Whispers

Whispers I
Whispers II: An Old Man in a Plane
Whispers III: Obedience
Whispers IV: A Yellow Butterfly

For many people there are dramatic events, life altering moments that propel them to change course or aid them to return to the right path. This has not been the case in my life. God instead sends me little whispers and I am ashamed to admit I am often not listening. There are times when I heard but misunderstood. I have called out to God in pain and often felt abandoned and alone. I prayed for help and seemed to have not been heard. As a teenager struggling with my family’s divorce I used it as an excuse to distance myself from the church and eventually God. When I lost my first baby the unbelievable need to feel God’s presence again was awakened in my heart. An encounter with an old man in a plane was an ignored whisper. The baptism of a Godchild was a start home out of obedience. A yellow butterfly was a gift of love allowing me to open my arms and embrace a God I had hurt and wanted to be close to again.

I started to spot while driving with Jason to his new duty station at the M.C.A.G.C.C. in Twentynine Palms, CA. We spent six weeks in a hotel room waiting for base housing, knowing I was going to miscarry and waiting for the inevitable to happen. I cried mostly and hoped that a miracle would happen and my baby would be alive. I didn’t want to leave the bed for fear that I would miscarry in public. At nineteen weeks I finally miscarried. I delivered the placenta alone in a very cold hotel room bathroom. The details of that delivery are the clearest I have of the nine (update: now ten) I have been through.

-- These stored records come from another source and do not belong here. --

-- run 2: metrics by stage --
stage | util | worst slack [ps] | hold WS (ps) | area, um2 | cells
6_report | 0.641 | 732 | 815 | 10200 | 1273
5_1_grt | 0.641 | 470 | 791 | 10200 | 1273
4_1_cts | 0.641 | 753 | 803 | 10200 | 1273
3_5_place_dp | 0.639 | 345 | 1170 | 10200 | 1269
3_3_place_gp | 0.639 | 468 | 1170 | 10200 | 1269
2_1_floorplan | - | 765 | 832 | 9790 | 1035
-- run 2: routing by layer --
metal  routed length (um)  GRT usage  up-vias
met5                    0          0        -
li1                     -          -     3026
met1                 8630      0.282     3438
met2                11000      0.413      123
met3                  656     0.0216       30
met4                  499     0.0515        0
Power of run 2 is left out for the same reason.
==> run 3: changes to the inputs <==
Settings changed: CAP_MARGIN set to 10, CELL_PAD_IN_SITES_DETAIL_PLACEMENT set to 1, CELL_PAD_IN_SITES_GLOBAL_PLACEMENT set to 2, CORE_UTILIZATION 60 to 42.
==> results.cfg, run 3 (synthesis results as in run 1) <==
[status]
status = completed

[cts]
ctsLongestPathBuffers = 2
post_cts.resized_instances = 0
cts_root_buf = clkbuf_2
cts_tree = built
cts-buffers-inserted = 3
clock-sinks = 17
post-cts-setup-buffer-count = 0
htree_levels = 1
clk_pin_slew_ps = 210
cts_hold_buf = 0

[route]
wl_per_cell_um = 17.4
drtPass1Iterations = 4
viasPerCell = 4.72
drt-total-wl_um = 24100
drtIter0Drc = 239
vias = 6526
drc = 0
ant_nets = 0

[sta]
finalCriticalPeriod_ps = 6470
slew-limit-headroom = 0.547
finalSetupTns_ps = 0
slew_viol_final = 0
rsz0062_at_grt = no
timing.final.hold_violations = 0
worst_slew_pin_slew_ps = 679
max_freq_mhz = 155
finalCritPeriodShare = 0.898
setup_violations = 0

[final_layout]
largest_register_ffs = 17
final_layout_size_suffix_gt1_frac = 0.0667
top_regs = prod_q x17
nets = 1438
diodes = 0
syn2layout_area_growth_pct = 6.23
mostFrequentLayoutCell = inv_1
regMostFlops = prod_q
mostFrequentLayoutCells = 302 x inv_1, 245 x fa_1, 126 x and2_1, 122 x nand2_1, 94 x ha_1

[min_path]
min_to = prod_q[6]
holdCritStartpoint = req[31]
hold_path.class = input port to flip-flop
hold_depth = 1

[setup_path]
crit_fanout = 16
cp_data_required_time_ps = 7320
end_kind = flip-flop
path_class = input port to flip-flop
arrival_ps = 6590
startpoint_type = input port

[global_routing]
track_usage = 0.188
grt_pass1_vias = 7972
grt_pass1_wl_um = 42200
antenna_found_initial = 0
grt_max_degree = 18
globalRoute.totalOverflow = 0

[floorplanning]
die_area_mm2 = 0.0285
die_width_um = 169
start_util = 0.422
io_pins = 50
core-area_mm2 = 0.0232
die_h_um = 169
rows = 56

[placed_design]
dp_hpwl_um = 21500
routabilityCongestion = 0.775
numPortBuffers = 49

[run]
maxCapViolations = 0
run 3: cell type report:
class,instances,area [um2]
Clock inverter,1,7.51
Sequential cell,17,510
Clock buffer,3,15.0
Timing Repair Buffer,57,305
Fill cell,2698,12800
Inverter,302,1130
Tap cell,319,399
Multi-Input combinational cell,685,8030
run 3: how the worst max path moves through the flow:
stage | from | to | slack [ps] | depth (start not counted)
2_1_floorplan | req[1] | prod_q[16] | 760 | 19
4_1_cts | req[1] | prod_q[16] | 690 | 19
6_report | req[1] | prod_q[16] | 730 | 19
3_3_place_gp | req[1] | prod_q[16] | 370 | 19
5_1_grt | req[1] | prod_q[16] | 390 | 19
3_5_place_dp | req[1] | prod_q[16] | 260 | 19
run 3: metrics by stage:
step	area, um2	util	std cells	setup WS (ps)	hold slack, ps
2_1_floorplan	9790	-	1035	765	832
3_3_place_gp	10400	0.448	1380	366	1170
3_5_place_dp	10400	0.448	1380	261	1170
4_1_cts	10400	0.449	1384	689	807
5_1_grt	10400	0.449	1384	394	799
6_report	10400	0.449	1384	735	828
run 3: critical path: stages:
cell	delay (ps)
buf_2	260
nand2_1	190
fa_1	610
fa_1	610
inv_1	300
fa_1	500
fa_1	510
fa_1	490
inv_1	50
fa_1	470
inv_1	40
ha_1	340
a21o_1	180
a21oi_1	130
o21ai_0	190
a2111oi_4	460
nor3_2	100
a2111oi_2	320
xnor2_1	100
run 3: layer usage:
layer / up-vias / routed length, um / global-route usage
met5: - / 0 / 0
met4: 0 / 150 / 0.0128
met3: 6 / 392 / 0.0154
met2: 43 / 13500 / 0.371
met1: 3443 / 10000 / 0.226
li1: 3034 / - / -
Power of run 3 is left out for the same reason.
### config.mk
export PLATFORM = sky130hd
export DESIGN_NAME = sorted_key_tally_table
export DESIGN_NICKNAME = d
export VERILOG_FILES = /design/src/design/skt_pkg.sv /design/src/design/skt_front.sv /design/src/design/skt_back.sv /design/src/design/sorted_key_tally_table.sv
export SDC_FILE = /design/constraint.sdc
export NUM_CORES = 1
export LEC_CHECK = 0
export BUFFER_PORTS_ARGS = -buffer_cell sky130_fd_sc_hd__buf_2
export CAP_MARGIN = 20
export CORE_MARGIN = 4
export CORE_UTILIZATION = 56
export CTS_CLUSTER_SIZE = 24
export DETAILED_ROUTE_END_ITERATION = 8
export PLACE_DENSITY = 0.76
export SETUP_SLACK_MARGIN = 0.4
export SLEW_MARGIN = 30
export SYNTH_ARGS = -nofsm -noshare
export SYNTH_HDL_FRONTEND = slang
export SYNTH_SLANG_ARGS = --single-unit
### constraint.sdc
create_clock -name clk_i -period 8.05 [get_ports clk_i]
set_input_delay 1.61 -clock clk_i [delete_from_list [all_inputs] [get_ports clk_i]]
set_output_delay 1.61 -clock clk_i [all_outputs]
set_load 0.01 [all_outputs]
### src/design/skt_pkg.sv
package skt_pkg;

  localparam int NumEntriesDef = 5;
  localparam int KeyW          = 32;
  localparam int TotalW        = 31;

  localparam logic [TotalW-1:0] TotalMax = '1;

  // result kind codes
  localparam logic KindNotice = 1'b0;
  localparam logic KindReport = 1'b1;

  typedef struct packed {
    logic signed [KeyW-1:0] key_value;
    logic signed [KeyW-1:0] amount;
  } in_word_t;

  typedef struct packed {
    logic                   kind;
    logic signed [KeyW-1:0] entry_key;
    logic [TotalW-1:0]      entry_total;
    logic                   last;
  } out_word_t;

  // word as it sits in the queue, tagged by the front
  typedef struct packed {
    in_word_t word;
    logic     key_nonpos;
    logic     amt_nonpos;
  } q_word_t;

  typedef enum logic [2:0] {
    BsIdle,
    BsSortLoad,
    BsSortScan,
    BsSwapA,
    BsSwapB,
    BsMatch,
    BsNotice,
    BsReport
  } back_state_e;

endpackage

### src/design/skt_front.sv
module skt_front (
  input  logic              clk_i,
  input  logic              rst_ni,
  input  logic              in_valid_i,
  output logic              in_ready_o,
  input  skt_pkg::in_word_t in_word_i,
  output logic              q_valid_o,
  input  logic              q_ready_i,
  output skt_pkg::q_word_t  q_word_o
);
  import skt_pkg::*;

  // two-entry queue
  q_word_t     buf_q [2];
  logic        wr_ptr_q;
  logic        rd_ptr_q;
  logic [1:0]  count_q;
  logic        push;
  logic        pop;
  q_word_t     cls_word;

  always_comb begin
    cls_word.word       = in_word_i;
    cls_word.key_nonpos = in_word_i.key_value[KeyW-1] || (in_word_i.key_value == '0);
    cls_word.amt_nonpos = in_word_i.amount[KeyW-1] || (in_word_i.amount == '0);
  end

  assign in_ready_o = (count_q != 2'd2);
  assign q_valid_o  = (count_q != 2'd0);
  assign q_word_o   = buf_q[rd_ptr_q];
  assign push       = in_valid_i && in_ready_o;
  assign pop        = q_valid_o && q_ready_i;

  always_ff @(posedge clk_i) begin
    if (push) begin
      buf_q[wr_ptr_q] <= cls_word;
    end
  end

  always_ff @(posedge clk_i or negedge rst_ni) begin
    if (!rst_ni) begin
      wr_ptr_q <= 1'b0;
      rd_ptr_q <= 1'b0;
      count_q  <= 2'd0;
    end else begin
      if (push) begin
        wr_ptr_q <= ~wr_ptr_q;
      end
      if (pop) begin
        rd_ptr_q <= ~rd_ptr_q;
      end
      case ({push, pop})
        2'b10:   count_q <= count_q + 2'd1;
        2'b01:   count_q <= count_q - 2'd1;
        default: count_q <= count_q;
      endcase
    end
  end

endmodule
[config.mk]
export PLATFORM = sky130hd
export DESIGN_NAME = base64_stream_encoder
export DESIGN_NICKNAME = d
export VERILOG_FILES = /design/src/hdl/b64enc_pkg.sv /design/src/hdl/base64_stream_encoder.sv /design/src/hdl/b64enc_front.sv /design/src/hdl/b64enc_queue.sv /design/src/hdl/b64enc_back.sv
export SDC_FILE = /design/constraint.sdc
export NUM_CORES = 1
export LEC_CHECK = 0
export BUFFER_PORTS_ARGS = -buffer_cell sky130_fd_sc_hd__buf_2
export CORE_MARGIN = 3
export CORE_UTILIZATION = 60
export DETAILED_ROUTE_END_ITERATION = 12
export PLACE_DENSITY = 0.78
export SLEW_MARGIN = 20
export SYNTH_ARGS = -nofsm -noshare
export SYNTH_HDL_FRONTEND = slang
export SYNTH_SLANG_ARGS = --single-unit
export TNS_END_PERCENT = 50
[constraint.sdc]
create_clock -name clk -period 8.6 [get_ports clk]
set_input_delay 1.29 -clock clk [delete_from_list [all_inputs] [get_ports clk]]
set_output_delay 1.29 -clock clk [all_outputs]
set_load 0.01 [all_outputs]
[src/hdl/b64enc_pkg.sv]
`default_nettype none

package b64enc_pkg;

    // ASCII code of the padding character '='.
    localparam logic [7:0] PAD_CHAR = 8'd61;

    // Number of characters produced for one group of three bytes.
    localparam int unsigned CHARS_PER_GROUP = 4;

    // One group of up to three bytes, handed from the front end to the serialiser.
    typedef struct packed {
        logic [23:0] bits;      // first byte in the top eight bits, missing bytes zero
        logic [1:0]  total;     // number of real bytes in the group, 1 to 3
        logic        last;      // group closes the message
    } b64_group_t;

    // Standard base64 alphabet: A-Z, a-z, 0-9, '+', '/'.
    function automatic logic [7:0] b64_char(input logic [5:0] sextet);
        logic [7:0] code;
        code = {2'b00, sextet};
        if (sextet < 6'd26) begin
            b64_char = code + 8'd65;
        end else if (sextet < 6'd52) begin
            b64_char = code + 8'd71;
        end else if (sextet < 6'd62) begin
            b64_char = code - 8'd4;
        end else if (sextet == 6'd62) begin
            b64_char = 8'd43;
        end else begin
            b64_char = 8'd47;
        end
    endfunction

endpackage

`default_nettype wire

[src/hdl/base64_stream_encoder.sv]
// Channel   Direction  Handshake             Payload
// input     in         in_valid / in_ready   data_byte[7:0], end_of_data
// output    out        out_valid / out_ready text_char[7:0], last_char
//
// The front end takes one byte per cycle while the group queue has room.
// Each closed group yields four characters, one per cycle while the output is not
// stalled, so a short closing group yields as many characters as a full one;
// the single-character output port sets the sustained rate. The first character
// of a group passes from the queue through the serialiser's group register to the
// registered output before it is presented.
// Reset clears the pending group, the queue and the output stage at once.
// A stall on the output fills the queue and only then drops in_ready.
`default_nettype none

module base64_stream_encoder
    import b64enc_pkg::*;
#(
    parameter int unsigned QUEUE_DEPTH = 2
)
(
    input  wire logic       clk,
    input  wire logic       rst_n,
    input  wire logic [7:0] data_byte,
    input  wire logic       end_of_data,
    input  wire logic       in_valid,
    output logic            in_ready,
    output logic [7:0]      text_char,
    output logic            last_char,
    output logic            out_valid,
    input  wire logic       out_ready
);

    // Closed groups travel from the front end, through the queue, to the
    // serialiser. Each side stalls only on its own neighbour.
    logic       push_valid;
    logic       push_ready;
    b64_group_t push_data;
    logic       pop_valid;
    logic       pop_ready;
    b64_group_t pop_data;

    // The front end holds up to two bytes and closes a group on the third byte
    // or on the byte flagged as the end of the message.
    b64enc_front u_front (
        .clk         (clk),
        .rst_n       (rst_n),
        .data_byte   (data_byte),
        .end_of_data (end_of_data),
        .in_valid    (in_valid),
        .in_ready    (in_ready),
        .push_valid  (push_valid),
        .push_data   (push_data),
        .push_ready  (push_ready)
    );

    b64enc_queue #(
        .DEPTH (QUEUE_DEPTH)
    ) u_queue (
        .clk        (clk),
        .rst_n      (rst_n),
        .push_valid (push_valid),
        .push_data  (push_data),
        .push_ready (push_ready),
        .pop_valid  (pop_valid),
        .pop_data   (pop_data),
        .pop_ready  (pop_ready)
    );

    // The serialiser walks the four sextets of a group, substitutes padding for
    // sextets beyond the real bytes, and marks the final character of a message.
    b64enc_back u_back (
        .clk       (clk),
        .rst_n     (rst_n),
        .pop_valid (pop_valid),
        .pop_data  (pop_data),
        .pop_ready (pop_ready),
        .text_char (text_char),
        .last_char (last_char),
        .out_valid (out_valid),
        .out_ready (out_ready)
    );

endmodule

`default_nettype wire

[src/hdl/b64enc_front.sv]
`default_nettype none

// Gathers bytes into groups of three and pushes each closed group into the queue.
module b64enc_front
    import b64enc_pkg::*;
(
    input  wire logic       clk,
    input  wire logic       rst_n,
    input  wire logic [7:0] data_byte,
    input  wire logic       end_of_data,
    input  wire logic       in_valid,
    output logic            in_ready,
    output logic            push_valid,
    output b64_group_t      push_data,
    input  wire logic       push_ready
);

    logic [15:0] pending_bytes_reg, pending_bytes_next;
    logic [1:0]  pending_count_reg, pending_count_next;
    logic [1:0]  held;
    logic        closes;
    logic        accept;

    // A count of three never arises; it is treated as two.
    assign held   = (pending_count_reg == 2'd3) ? 2'd2 : pending_count_reg;
    assign closes = end_of_data || (held == 2'd2);

    assign in_ready   = push_ready;
    assign accept     = in_valid && in_ready;
    assign push_valid = accept && closes;

    always_comb
    begin
        push_data.total = held + 2'd1;
        push_data.last  = end_of_data;
        case (held)
            2'd0:    push_data.bits = {data_byte, 16'h0000};
            2'd1:    push_data.bits = {pending_bytes_reg[15:8], data_byte, 8'h00};
            default: push_data.bits = {pending_bytes_reg, data_byte};
        endcase
    end

    always_comb
    begin
        pending_bytes_next = pending_bytes_reg;
        pending_count_next = pending_count_reg;
        if (accept) begin
            if (closes) begin
                pending_bytes_next = 16'h0000;
                pending_count_next = 2'd0;
            end else begin
                if (held == 2'd0) begin
                    pending_bytes_next = {data_byte, 8'h00};
                end else begin
                    pending_bytes_next = {pending_bytes_reg[15:8], data_byte};
                end
                pending_count_next = held + 2'd1;
            end
        end
    end

    always_ff @(posedge clk or negedge rst_n)
    begin
        if (!rst_n) begin
            pending_bytes_reg <= 16'h0000;
            pending_count_reg <= 2'd0;
        end else begin
            pending_bytes_reg <= pending_bytes_next;
            pending_count_reg <= pending_count_next;
        end
    end

endmodule

`default_nettype wire

[src/hdl/b64enc_queue.sv]
`default_nettype none

// Short first-in first-out queue of closed groups between front end and serialiser.
module b64enc_queue
    import b64enc_pkg::*;
#(
    parameter int unsigned DEPTH = 2
)
(
    input  wire logic       clk,
    input  wire logic       rst_n,
    input  wire logic       push_valid,
    input  wire b64_group_t push_data,
    output logic            push_ready,
    output logic            pop_valid,
    output b64_group_t      pop_data,
    input  wire logic       pop_ready
);

    localparam int unsigned PTR_W = (DEPTH > 1) ? $clog2(DEPTH) : 1;
    localparam int unsigned CNT_W = $clog2(DEPTH + 1);
    localparam logic [PTR_W-1:0] LAST_PTR = PTR_W'(DEPTH - 1);
    localparam logic [CNT_W-1:0] FULL_CNT = CNT_W'(DEPTH);

    b64_group_t       entries_reg [DEPTH];
    logic [PTR_W-1:0] wr_ptr_reg, wr_ptr_next;
    logic [PTR_W-1:0] rd_ptr_reg, rd_ptr_next;
    logic [CNT_W-1:0] count_reg, count_next;
    logic             do_push, do_pop;

    assign push_ready = (count_reg != FULL_CNT);
    assign pop_valid  = (count_reg != '0);
    assign pop_data   = entries_reg[rd_ptr_reg];

    assign do_push = push_valid && push_ready;
    assign do_pop  = pop_valid && pop_ready;

    always_comb
    begin
        wr_ptr_next = wr_ptr_reg;
        rd_ptr_next = rd_ptr_reg;
        count_next  = count_reg;
        if (do_push) begin
            wr_ptr_next = (wr_ptr_reg == LAST_PTR) ? '0 : wr_ptr_reg + PTR_W'(1);
        end
        if (do_pop) begin
            rd_ptr_next = (rd_ptr_reg == LAST_PTR) ? '0 : rd_ptr_reg + PTR_W'(1);
        end
        if (do_push && !do_pop) begin
            count_next = count_reg + CNT_W'(1);
        end else if (do_pop && !do_push) begin
            count_next = count_reg - CNT_W'(1);
        end
    end

    always_ff @(posedge clk)
    begin
        if (do_push) begin
            entries_reg[wr_ptr_reg] <= push_data;
        end
    end

    always_ff @(posedge clk or negedge rst_n)
    begin
        if (!rst_n) begin
            wr_ptr_reg <= '0;
            rd_ptr_reg <= '0;
            count_reg  <= '0;
        end else begin
            wr_ptr_reg <= wr_ptr_next;
            rd_ptr_reg <= rd_ptr_next;
            count_reg  <= count_next;
        end
    end

endmodule

`default_nettype wire

[src/hdl/b64enc_back.sv]
`default_nettype none

// Turns one group into four characters, one per cycle while the output is not stalled, through a registered output.
module b64enc_back
    import b64enc_pkg::*;
(
    input  wire logic       clk,
    input  wire logic       rst_n,
    input  wire logic       pop_valid,
    input  wire b64_group_t pop_data,
    output logic            pop_ready,
    output logic [7:0]      text_char,
    output logic            last_char,
    output logic            out_valid,
    input  wire logic       out_ready
);

    localparam logic [1:0] FINAL_IDX = 2'(CHARS_PER_GROUP - 1);

    b64_group_t  group_reg, group_next;
    logic        busy_reg, busy_next;
    logic [1:0]  idx_reg, idx_next;
    logic        out_valid_reg, out_valid_next;
    logic [7:0]  text_char_reg, text_char_next;
    logic        last_char_reg, last_char_next;
    logic        slot_free;
    logic        emit;
    logic        group_done;
    logic [5:0]  sextet;
    logic        is_pad;

    assign slot_free  = !out_valid_reg || out_ready;
    assign emit       = busy_reg && slot_free;
    assign group_done = emit && (idx_reg == FINAL_IDX);
    assign pop_ready  = !busy_reg || group_done;

    always_comb
    begin
        case (idx_reg)
            2'd0:    sextet = group_reg.bits[23:18];
            2'd1:    sextet = group_reg.bits[17:12];
            2'd2:    sextet = group_reg.bits[11:6];
            default: sextet = group_reg.bits[5:0];
        endcase
        is_pad = ((idx_reg == 2'd2) && (group_reg.total < 2'd2))
              || ((idx_reg == 2'd3) && (group_reg.total < 2'd3));
    end

    always_comb
    begin
        group_next     = group_reg;
        busy_next      = busy_reg;
        idx_next       = idx_reg;
        out_valid_next = out_valid_reg;
        text_char_next = text_char_reg;
        last_char_next = last_char_reg;

        if (out_valid_reg && out_ready) begin
            out_valid_next = 1'b0;
        end
        if (emit) begin
            out_valid_next = 1'b1;
            text_char_next = is_pad ? PAD_CHAR : b64_char(sextet);
            last_char_next = group_reg.last && (idx_reg == FINAL_IDX);
            idx_next       = idx_reg + 2'd1;
            if (group_done) begin
                busy_next = 1'b0;
            end
        end
        if (pop_valid && pop_ready) begin
            group_next = pop_data;
            busy_next  = 1'b1;
            idx_next   = 2'd0;
        end
    end

    always_ff @(posedge clk)
    begin
        group_reg     <= group_next;
        text_char_reg <= text_char_next;
        last_char_reg <= last_char_next;
    end

    always_ff @(posedge clk or negedge rst_n)
    begin
        if (!rst_n) begin
            busy_reg      <= 1'b0;
            idx_reg       <= 2'd0;
            out_valid_reg <= 1'b0;
        end else begin
            busy_reg      <= busy_next;
            idx_reg       <= idx_next;
            out_valid_reg <= out_valid_next;
        end
    end

    assign text_char = text_char_reg;
    assign last_char = last_char_reg;
    assign out_valid = out_valid_reg;

endmodule

`default_nettype wire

Later that week, knowing that it was over, I hopped on my bike with a map and rode around the small town for the first time. I needed to find the church. I had to sit with Jesus. I needed to know I would see my baby someday and that there was meaning to all this pain. I was drowning with the grief and guilt that this happened because I had turned from Him. I found the church. The front door was locked and I was too shy to ask around if there was an open chapel. It was enough to sit outside and know He was there present in the Tabernacle. Even as I questioned my catholic religion and couldn’t make sense of Jesus and how is death saved us, my heart still knew the Eucharist was Him! I would like to say that it was some divine moment and I instantly returned to the Sacraments, but I had a lot more baggage to deal with. God is ever patient and faithful even when I am not.